[Collected data entries]
[config.mk]
export PLATFORM = sky130hd
export DESIGN_NAME = sync_fifo_param
export DESIGN_NICKNAME = d
export VERILOG_FILES = /design/src/rtl/fifo_pkg.sv /design/src/rtl/sync_fifo_param_ram.sv /design/src/rtl/sync_fifo_param.sv
export SDC_FILE = /design/constraint.sdc
export NUM_CORES = 1
export LEC_CHECK = 0
export ABC_AREA = 0
export BUFFER_PORTS_ARGS = -buffer_cell sky130_fd_sc_hd__clkbuf_2
export CORE_ASPECT_RATIO = 1.25
export CORE_MARGIN = 10
export CORE_UTILIZATION = 55
export CTS_BUF_LIST = sky130_fd_sc_hd__clkbuf_4
export DETAILED_ROUTE_END_ITERATION = 10
export PLACE_DENSITY = 0.76
export SLEW_MARGIN = 15
export SYNTH_ARGS = -nofsm -noshare
export SYNTH_HDL_FRONTEND = slang
export SYNTH_SLANG_ARGS = --single-unit
[constraint.sdc]
create_clock -name clk -period 2.9 [get_ports clk]
set_clock_uncertainty 0.2 [all_clocks]
set_input_delay 0.29 -clock clk [delete_from_list [all_inputs] [get_ports clk]]
set_output_delay 0.29 -clock clk [all_outputs]
set_load 0.01 [all_outputs]
[src/rtl/fifo_pkg.sv]
// Shared sizing helpers for the synchronous FIFO family.
package fifo_pkg;

  localparam int FIFO_DEF_DATA_W = 8;
  localparam int FIFO_DEF_DEPTH  = 16;

  // Ceiling log2; constant-foldable so it can size ports and pointers.
  function automatic int fifo_clog2(input int value);
    int result;
    result = 0;
    while ((1 << result) < value) result++;
    return result;
  endfunction

endpackage

[src/rtl/sync_fifo_param_ram.sv]
// Simple dual-port storage array with registered read; a same-address
// write and read in one cycle returns the old contents.
module sync_fifo_param_ram #(
  parameter int DATA_W = 8,
  parameter int DEPTH  = 16,
  parameter int ADDR_W = 4
) (
  input  logic              clk,
  input  logic              rst,
  input  logic              we,
  input  logic [ADDR_W-1:0] waddr,
  input  logic [DATA_W-1:0] wdata,
  input  logic              re,
  input  logic [ADDR_W-1:0] raddr,
  output logic [DATA_W-1:0] rdata
);

  logic [DATA_W-1:0] mem [DEPTH];

  always_ff @(posedge clk) begin
    if (we) mem[waddr] <= wdata;
  end

  // Only the output register is reset; array contents survive reset.
  always_ff @(posedge clk) begin
    if (!rst)    rdata <= '0;
    else if (re) rdata <= mem[raddr];
  end

endmodule

[src/rtl/sync_fifo_param.sv]
// Parametrised single-clock FIFO: pointer/count logic, accept rules and
// registered status flags around a dual-port storage array.
module sync_fifo_param
  import fifo_pkg::*;
#(
  parameter int DATA_W   = FIFO_DEF_DATA_W,
  parameter int DEPTH    = FIFO_DEF_DEPTH,
  parameter int AF_LEVEL = 14,
  parameter int AE_LEVEL = 2
) (
  input  logic                   clk,
  input  logic                   rst,
  input  logic                   wr,
  input  logic                   rd,
  input  logic                   flush,
  input  logic [DATA_W-1:0]      WRITE_DATA,
  output logic [DATA_W-1:0]      READ_DATA,
  output logic                   FULL,
  output logic                   EMPTY,
  output logic                   ALMOST_FULL,
  output logic                   ALMOST_EMPTY,
  output logic [$clog2(DEPTH):0] COUNT,
  output logic                   OVERFLOW,
  output logic                   UNDERFLOW
);

  localparam int ADDR_W = fifo_clog2(DEPTH);
  localparam int PTR_W  = ADDR_W + 1;

  // Request semantics: wr/rd are requests sampled every edge. A read is
  // accepted whenever the FIFO holds data; a write whenever there is room
  // or a read in the same cycle frees a slot. Rejected requests leave the
  // state untouched and raise OVERFLOW/UNDERFLOW for exactly one cycle.
  logic             rd_ok, wr_ok;
  logic [PTR_W-1:0] wr_ptr, rd_ptr;
  logic [PTR_W-1:0] next_wr_ptr, next_rd_ptr, next_count;

  assign rd_ok = rd & ~EMPTY;
  assign wr_ok = wr & (~FULL | rd_ok);

  always_comb begin
    next_wr_ptr = wr_ptr;
    next_rd_ptr = rd_ptr;
    if (flush) begin
      next_wr_ptr = '0;
      next_rd_ptr = '0;
    end else begin
      next_wr_ptr = wr_ptr + {{ADDR_W{1'b0}}, wr_ok};
      next_rd_ptr = rd_ptr + {{ADDR_W{1'b0}}, rd_ok};
    end
    next_count = next_wr_ptr - next_rd_ptr;
  end

  // Flags are derived from the next-state count so all of them move together.
  always_ff @(posedge clk) begin
    if (!rst) begin
      wr_ptr       <= '0;
      rd_ptr       <= '0;
      COUNT        <= '0;
      EMPTY        <= 1'b1;
      ALMOST_EMPTY <= 1'b1;
      FULL         <= 1'b0;
      ALMOST_FULL  <= 1'b0;
      OVERFLOW     <= 1'b0;
      UNDERFLOW    <= 1'b0;
    end else begin
      wr_ptr       <= next_wr_ptr;
      rd_ptr       <= next_rd_ptr;
      COUNT        <= next_count;
      EMPTY        <= (next_count == '0);
      FULL         <= (next_count == PTR_W'(DEPTH));
      ALMOST_FULL  <= (next_count >= PTR_W'(AF_LEVEL));
      ALMOST_EMPTY <= (next_count <= PTR_W'(AE_LEVEL));
      OVERFLOW     <= ~flush & wr & ~wr_ok;
      UNDERFLOW    <= ~flush & rd & ~rd_ok;
    end
  end

  sync_fifo_param_ram #(
    .DATA_W (DATA_W),
    .DEPTH  (DEPTH),
    .ADDR_W (ADDR_W)
  ) u_ram (
    .clk   (clk),
    .rst   (rst),
    .we    (wr_ok & ~flush & rst),
    .waddr (wr_ptr[ADDR_W-1:0]),
    .wdata (WRITE_DATA),
    .re    (rd_ok & ~flush),
    .raddr (rd_ptr[ADDR_W-1:0]),
    .rdata (READ_DATA)
  );

endmodule
# After elaboration in Yosys (flattened, before gate mapping)
# Memory sizes are Yosys's and may differ from the RTL's. A register that Yosys moved wholly into a read port is not among the register bits.
# Index checks and enable logic that the tools add are counted.
# W data, S select, Z words.
# word_totals
ff_bits	21
mem_bits_rw	128
inputBits	13
output_inout_bits	19
word_cells	37
memories	1
# classes
addsub	3
order_cmp	2
n_eq_ne	1
n_mux	4
n_bitwise	15
reduce_logical	2
# mem_list
memory	words	word_bits	rd	rd_clocked_by_memory_dff	write_ports	line_no	text
u_ram.mem	16	8	1	1	1	sync_fifo_param_ram.sv:18	logic [DATA_W-1:0] mem [DEPTH];
# op_table
cell	count
$add A5 B1 Y5	2
$mux W5	2
$and A1 B1 Y1	9
$eq A5 B5 Y1 const B	1
$ge A5 B4 Y1 const B	1
$le A5 B2 Y1 const B	1
$logic_not A5 Y1	1
$not A1 Y1	5
$sub A5 B5 Y5	1
$mux W1	2
$logic_not A1 Y1	1
$or A1 B1 Y1	1

# Logic depth before layout (Yosys ltp)
# Gate-level depths: netlist of the first run.
# depth
ltp_word	8
depth_mapped	13
mapped_depth_nobuf	13

# Hierarchy
# A second synthesis of the first run with hierarchy kept.
# unflattened
cells_unflattened	414
area_unflattened_um2	6303.5
# modules_own_cells
mod	instances	cells_each	area_per_inst_um2	seq_area_each_um2
sync_fifo_param_ram	1	318	5351.4	4003.8
sync_fifo_param	1	96	952.2	420.4

# Least setup slack after synthesis of the first run
# OpenSTA, ideal clock, no wires.
# synth_path
path_kind	register -> register
start	reg EMPTY
end	reg EMPTY
setup_ps	84
t_arrival_ps	2784
required_ps	2616
slack_ps	-168
stages_incl_launch_ff	14
path_buffers	0
period_less_slack_ps	3068
path_cell_list	dfxtp_1 > nand2b_1 > nand2_1 > and2_1 > ha_1 > ha_1 > xnor2_1 > nor2_1 > ha_1 > a21oi_2 > nand2_1 > xor2_1 > or4_4 > o31ai_2
# synth_via
elab_chain_len	8
elab_cells_between_ends	10
classes_between	3 x add/sub; 2 x mux; 4 x bitwise; 1 x reduce/logical
# synth_rtl
item	line_no	text
start, declared	sync_fifo_param.sv:19	output logic EMPTY,
start signal, assigned	sync_fifo_param.sv:70	EMPTY <= (next_count == '0);
$not A1 Y1	sync_fifo_param.sv:38	assign rd_ok = rd & ~EMPTY;
$and A1 B1 Y1	sync_fifo_param.sv:38	
$or A1 B1 Y1	sync_fifo_param.sv:39	assign wr_ok = wr & (~FULL | rd_ok);
$and A1 B1 Y1	sync_fifo_param.sv:39	
$add A5 B1 Y5	sync_fifo_param.sv:48	next_wr_ptr = wr_ptr + {{ADDR_W{1'b0}}, wr_ok};
$mux W5	sync_fifo_param.sv:44	if (flush) begin
via next_wr_ptr[2]	sync_fifo_param.sv:36	logic [PTR_W-1:0] next_wr_ptr, next_rd_ptr, next_count;
$sub A5 B5 Y5	sync_fifo_param.sv:51	next_count = next_wr_ptr - next_rd_ptr;
$logic_not A5 Y1	sync_fifo_param.sv:70	
# The timed path passes the listed nets, and every way through them passes these cells.
# A chain may end at the register's enable or synchronous reset.

# Worst setup path after layout of the first run
# Same ends and word-level chain as after synthesis.

==> results_dict.tcl, run 1 <==
set metrics [dict create \
    ys_types 40 \
    synthMostInstantiatedCell "edfxtp_1" \
    worstReg2RegStart "EMPTY$_SDFF_PN1_" \
    drt_iter0_markers 307 \
    path_cells "nand2b_4 > nand2_4 > and2_4 > ha_4 > ha_4 > xnor2_4 > nor2_2 > ha_4 > a21oi_2 > nand2_1 > xor2_1 > or4_4 > o31ai_4" \
    detailedRoute.firstPassIterationCount 4 \
    std_cell_rows 43 \
    synth.cell_area_um2 6220 \
    design.die.area_um2 16000 \
    final_core_util_pct 65.0 \
    finish.net_count 452 \
    route.detailed.drc 0 \
    initial_utilization_pct 56.1 \
    outcome "complete, no violations" \
    cts.clk_slew.worst_paths_ns 0.14 \
    clk-insertion-delay-late_ns 0.54 \
    intPower_mw 3.00 \
    hold_start "wr" \
    totalWireLength_mm 12.6 \
    critical-path-slowest-cell "or4_4" \
    critical_path.endpoint_type "flip-flop" \
    area_delta_synth_final_pct 15.8 \
    yosysSeqAreaShare_pct 71.1 \
    yosys.area_share.simple_pct 7.06 \
    synthMuxAreaShare_pct 12.1 \
    syn_area_per_cell_um2 17.7 \
    clock_tree_from_tritoncts "done" \
    setup.worst_path.class "reg -> reg" \
    ant_nets 0 \
    dpl_worst_slack_ns -0.114 \
    grt_start_max_net_pins 33 \
    cts_num_sinks 157 \
    ranking_of_synthesized_cells_by_instance_count "edfxtp_1, nor2_1, dfxtp_1" \
    synth_fp_nets 373 \
    combinational_group_share_of_total_power_pct 6.1 \
    switching_share_pct 23.4 \
    gr-total-overflow 0 \
    timing.final.crit_period_ns 2.88 \
    report.final.setup_viol 0 \
    hold_path_class "in -> reg" \
    first_global_vias 3530 \
    crit_top_cell "ha_4" \
    io_buffers 31 \
    synth_seq_cells 157 \
    place.detailed.hpwl_mm 8.37 \
    crit_end "EMPTY$_SDFF_PN1_" \
    drive_above_1_share_pct 31.6 \
    worst_ir_drop_on_vdd_mv 0.291 \
    setup_ws_ns 0.0189 \
    yosysWarningCount 0 \
    worst_r2r_endpoint "EMPTY$_SDFF_PN1_" \
    fraction_of_synthesis_flops_using_an_asynchronous_set_or_reset_pin_pct 0 \
    timing.critical_path.from "EMPTY$_SDFF_PN1_" \
    core_area_um2 11100 \
    worst_setup_path_start_kind "flip-flop" \
    r2r_slack_ns 0.02 \
    count_of_cells_along_the_worst_register_to_register_path 13 \
    htreeDepth 4 \
    worst_tran_pin_value_ns 0.714 \
    grt_first_pass_wirelength_mm 19.9 \
    synth_flop_cell "edfxtp_1" \
    num_vias 3381 \
    power.leakage_nw 2.46 \
    layout.cells.non_filler 579 \
    yosys.area.top_type "edfxtp_1" \
    finalHoldWorstSlack_ns 0.150 \
    power-per-cell-area_nw_per_um2 543 \
    cts.root.buffer_cell "clkbuf_4" \
    crit_path_max_fanout 3 \
    synth_enable_flop_cells 128 \
    synth_xor_area_share_pct 1.39 \
    yosys.area.top_type_share_pct 61.8 \
    via_per_inst 5.84 \
    rsz0062_at_grt "true" \
    p_switching_mw 0.914 \
    ctsLongestPathBuffers 2 \
    cpPeakStageDelay_ns 0.51 \
    grtUsageTotal_pct 16.5 \
    fmax_ghz 0.347 \
    num-fill-cells 761 \
    max_cap_viol_count 0 \
    post-route-period-util_pct 99.3 \
    totalPowerFinal_mw 3.91 \
    final_design_area_no_fill_um2 7200 \
    yosys.area_share.adder_pct 1.93 \
    routability_congestion_estimate 0.893 \
    synth_cells 351 \
    seq_power_share_pct 62.9 \
    worst-endpoint-required_ns 3.16 \
    dp_cells 528 \
    setup_total_negative_slack_ns 0 \
    ys_top_cells_by_area "edfxtp_1, dfxtp_1, mux4_2" \
    main_combinational_cell_family_by_area_after_synthesis "multiplexers" \
    io_pins 32 \
    power.share.clock_pct 31.0 \
    final_hold_violating_endpoints 0 \
    slew_violations 0 \
    die_h_um 139 \
    worst-endpoint-arrival_ns 3.14 \
    maxSlewHeadroom_pct 52.3 \
    number_of_antenna_violations_at_the_first_check_in_global_routing 1 \
    placed_cell_area_um2 6680 \
    numCtsBuffers 17 \
    avgRoutedWirePerCell_um 21.8 \
    fp.dieW_um 115 \
    synth_compound_area_share_pct 4.19 \
]
==> routing by layer <==
layer / vias to the layer above / global-route usage (%) / share of wire, %
met5: - / 0 / 0
met4: 0 / 6.66 / 2.9
met3: 20 / 4.59 / 6.1
met2: 116 / 26.8 / 52
met1: 1705 / 20.1 / 39
li1: 1540 / - / -
==> how the worst min path moves through the flow <==
stage	end	cells after the start
6_report	wr_ptr[0]$_SDFF_PN0_	5
5_1_grt	u_ram.rdata[4]$_SDFFE_PN0P_	6
4_1_cts	u_ram.mem[13][4]$_DFFE_PP_	1
3_5_place_dp	u_ram.rdata[6]$_SDFFE_PN0P_	2
3_3_place_gp	u_ram.rdata[6]$_SDFFE_PN0P_	2
2_1_floorplan	u_ram.mem[0][0]$_DFFE_PP_	0
==> cell usage in the layout (no fill, tap or decap), drive strengths merged, types with 8 or more instances in the layout <==
cell type,instances
a22o,16
edfxtp,128
nor2,34
ha,8
o22ai,8
dfxtp,29
mux4,32
buf,30
inv,10
nand2,16
clkbuf,48
dlygate4sd3,15
==> state kept, by name (all words and copies together) (netlist names) <==
register      flops
OVERFLOW          1
COUNT             5
u_ram.mem       128
UNDERFLOW         1
wr_ptr            5
u_ram.rdata       8
EMPTY             1
FULL              1
rd_ptr            5
ALMOST_FULL       1
ALMOST_EMPTY      1
==> worst max-delay path, delay by kind of cell, from the launching register on <==
kind / cells / cell delay (ns)
AOI/OAI and AO/OA: 2 / 0.34
xor gates and xnor gates: 2 / 0.28
adders and majority gates: 3 / 0.55
DFF: 1 / 0.35
and+or+nand+nor: 6 / 1.06
==> power by group through the flow <==
| stage | Clock (mW) | Sequential (mW) | Combinational (mW) |
|---|---|---|---|
| after floorplan | 0 | 2.52 | 0.116 |
| after global placement | 0 | 2.51 | 0.198 |
| after detailed placement | 0 | 2.51 | 0.208 |
| after CTS | 1.24 | 2.46 | 0.226 |
| after global routing | 1.33 | 2.47 | 0.258 |
| final | 1.21 | 2.46 | 0.238 |
==> layout make-up <==
cell class	count	area (um^2)	area share, %
tap	135	169	2.34
clock buffer	17	128	1.77
timing repair buffer	76	531	7.36
inverter	5	18.8	0.261
sequential	157	4430	61.5
multi-input combinational	173	1790	24.9
clock inverter	15	138	1.91
antenna	1	2.50	0.0347
==> logic make-up after synthesis <==
| kind of cell | after synthesis |
|---|---|
| AND/OR/NAND/NOR | 90 |
| adder cells (fa/ha/maj) | 9 |
| buffers and inverters | 21 |
| multiplexers | 32 |
| XOR/XNOR | 9 |
| flip-flops | 157 |
| AO/OA/AOI/OAI | 33 |
==> what timing repair did <==
action	4_1_cts	5_1_grt
endpoints found under the hold margin	58	9
gates resized for setup	1	14
setup endpoints to repair	3	5
pin swaps	5	4
buffers inserted	1	2
hold buffers	14	1
No activity file was read; power rests on OpenSTA's default activity.
==> run 2, diff against run 1 <==
Settings changed: CORE_MARGIN 10 to default, CTS_CLUSTER_DIAMETER from default to 30.
==> run 2 against run 1 <==
Combinational power is 5% lower. Critical path type unchanged. Critical endpoint unchanged. Global-route usage up 5.4 points. First-iteration DRC count is 18% lower. Worst setup slack gained 0.027 ns. Maximum frequency increased by 0.96%. Non-clock buffer count increased by 1. Worst hold slack better by 0.038 ns.
==> results_dict.tcl, run 2 (synthesis gave the netlist of run 1 again) <==
set metrics [dict create \
    initial_utilization_pct 56.4 \
    final_design_area_no_fill_um2 7230 \
    clk-insertion-delay-late_ns 0.52 \
    most_common_library_cell_in_the_layout_ignoring_fill_and_taps "edfxtp_1" \
    die_h_um 121 \
    power-per-cell-area_nw_per_um2 546 \
    layout.cells.non_filler 579 \
    gr-total-overflow 0 \
    setup.worst_path.class "reg -> reg" \
    totalPowerFinal_mw 3.95 \
    core_area_um2 11000 \
    num_vias 3382 \
    cts.root.buffer_cell "clkbuf_4" \
    finalHoldWorstSlack_ns 0.188 \
    combinational_group_share_of_total_power_pct 5.7 \
    dp_cells 528 \
    num-fill-cells 728 \
    totalWireLength_mm 12.0 \
    final_hold_violating_endpoints 0 \
    intPower_mw 3.08 \
    rsz0062_at_grt "true" \
    hold_path_class "in -> reg" \
    cts_num_sinks 157 \
    clock_tree_from_tritoncts "done" \
    detailedRoute.firstPassIterationCount 5 \
    report.final.setup_viol 0 \
    slew_violations 0 \
    worst-endpoint-arrival_ns 3.10 \
    critical-path-slowest-cell "or4_4" \
    maxSlewHeadroom_pct 53.0 \
    drive_above_1_share_pct 31.8 \
    first_global_vias 3418 \
    finish.net_count 453 \
    crit_top_cell "ha_4" \
    htreeDepth 4 \
    power.leakage_nw 2.46 \
    grtUsageTotal_pct 21.9 \
    power.share.clock_pct 31.9 \
    design.die.area_um2 11700 \
    path_buf_inv 0 \
    cts.clk_slew.worst_paths_ns 0.13 \
    area.sequential_um2 4430 \
    worst_tran_pin_value_ns 0.703 \
    routability_congestion_estimate 0.798 \
    fmax_ghz 0.350 \
    regMostFlops "u_ram.mem" \
    area_delta_synth_final_pct 16.3 \
    path_cells "nand2b_4 > nand2_2 > and2_4 > ha_4 > ha_4 > xnor2_4 > nor2_2 > ha_4 > a21oi_2 > nand2_1 > xor2_1 > or4_4 > o31ai_2" \
    number_of_antenna_violations_at_the_first_check_in_global_routing 1 \
    final_core_util_pct 65.6 \
    outcome "complete, no violations" \
    io_buffers 31 \
    worst_ir_drop_on_vdd_mv 0.400 \
    grt_first_pass_wirelength_mm 18.6 \
    std_cell_rows 43 \
    worst-endpoint-required_ns 3.14 \
    switching_share_pct 22.1 \
    fp.dieW_um 97.1 \
    route.detailed.drc 0 \
    ant_nets 0 \
    layout.cells.most_common_list "edfxtp_1, nor2_1, clkbuf_2, buf_4, dfxtp_1" \
    drt_iter0_markers 251 \
    critical_path.endpoint_type "flip-flop" \
    p_switching_mw 0.871 \
    avgRoutedWirePerCell_um 20.8 \
    ctsLongestPathBuffers 2 \
    worst_setup_path_start_kind "flip-flop" \
    via_per_inst 5.84 \
    post-route-period-util_pct 98.4 \
    crit_path_max_fanout 3 \
    place.detailed.hpwl_mm 7.68 \
    io_pins 32 \
    grt_start_max_net_pins 33 \
    max_cap_viol_count 0 \
    top_regs "u_ram.mem x128, u_ram.rdata x8" \
    r2r_slack_ns 0.05 \
    critical_path.top_delay_family "simple AND/OR/NAND/NOR gates" \
    cpPeakStageDelay_ns 0.49 \
    seq_power_share_pct 62.4 \
    timing.final.crit_period_ns 2.85 \
    largest_register_ff_count 128 \
    numCtsBuffers 17 \
    placed_cell_area_um2 6680 \
    multi_input_area_um2 1800 \
]
==> run 2: cell count changes in the layout (fill, tap and decap cells not counted), moves of 2 or more <==
cell        previous run  this run
clkinvlp_4             4         6
ha_2                   3         0
ha_4                   4         6
inv_6                  4         1
==> run 2: area by class of cell <==
cell class / count / share of cell area, %
antenna: 1 / 0.0346
clock buffer: 18 / 1.87
clock inverter: 13 / 2.01
inverter: 5 / 0.260
multi-input combinational: 173 / 24.8
sequential: 157 / 61.2
tap: 135 / 2.34
timing repair buffer: 77 / 7.44
==> run 2: metrics by stage <==
| stage | setup TNS [ns] | setup WS (ns) |
|---|---|---|
| detailed placement | -0.0634 | -0.0634 |
| floorplan | 0 | 0.0132 |
| global placement | 0 | 0.00511 |
| finish | 0 | 0.0464 |
| global route | -0.0265 | -0.0265 |
| CTS | -0.0459 | -0.0459 |
==> run 2: worst paths after layout <==
path | start | endpoint | cells past startpoint
min reg2reg | u_ram.rdata[6]$_SDFFE_PN0P_ | u_ram.rdata[6]$_SDFFE_PN0P_ | 2
min | rd | u_ram.rdata[7]$_SDFFE_PN0P_ | 6
max | EMPTY$_SDFF_PN1_ | EMPTY$_SDFF_PN1_ | 13
max reg2reg | EMPTY$_SDFF_PN1_ | EMPTY$_SDFF_PN1_ | 13
==> run 2: power groups by stage <==
stage / registers [mW] / logic (mW) / clock network, mW
finish: 2.46 / 0.226 / 1.26
global route: 2.47 / 0.245 / 1.38
CTS: 2.46 / 0.220 / 1.30
detailed placement: 2.51 / 0.202 / 0
global placement: 2.51 / 0.196 / 0
floorplan: 2.52 / 0.116 / 0
==> run 2: repair_timing <==
item,4_1_cts,5_1_grt
pin swaps,9,6
buffers inserted,3,1
endpoints found under the setup margin,1,3
endpoints found under the hold margin,136,0
resized for setup,1,13
hold buffers,15,0
==> run 2: worst min-delay path, cell delays in order <==
cell,delay [ns]
clkbuf_2,0.11
nand2b_4,0.08
buf_4,0.10
nor2_1,0.03
buf_4,0.16
o22ai_1,0.10
==> run 2: metal layers <==
metal	track usage [%]	wire length (um)
met5	0	0
met4	10.2	289
met3	4.03	703
met2	38.1	6500
met1	26.7	4550
==> run 3, diff against run 2 <==
Settings changed: ABC_AREA 0 to 1, PLACE_DENSITY 0.76 to 0.75, REMOVE_ABC_BUFFERS from default to 1.
==> run 3 against run 2 <==
Worst setup slack improved by 0.031 ns. Synthesized cell count increased by 73%. Routed wire length increased by 20%. Sequential cell count unchanged. Largest cell class unchanged.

▸ Work request: Restate, word for word, the final stretch of the entries above: the line containing "endpoints found under the hold margin,136,0" and every line after it, up to and including the last.

▸ Worked solution:
endpoints found under the hold margin,136,0
resized for setup,1,13
hold buffers,15,0
==> run 2: worst min-delay path, cell delays in order <==
cell,delay [ns]
clkbuf_2,0.11
nand2b_4,0.08
buf_4,0.10
nor2_1,0.03
buf_4,0.16
o22ai_1,0.10
==> run 2: metal layers <==
metal	track usage [%]	wire length (um)
met5	0	0
met4	10.2	289
met3	4.03	703
met2	38.1	6500
met1	26.7	4550
==> run 3, diff against run 2 <==
Settings changed: ABC_AREA 0 to 1, PLACE_DENSITY 0.76 to 0.75, REMOVE_ABC_BUFFERS from default to 1.
==> run 3 against run 2 <==
Worst setup slack improved by 0.031 ns. Synthesized cell count increased by 73%. Routed wire length increased by 20%. Sequential cell count unchanged. Largest cell class unchanged.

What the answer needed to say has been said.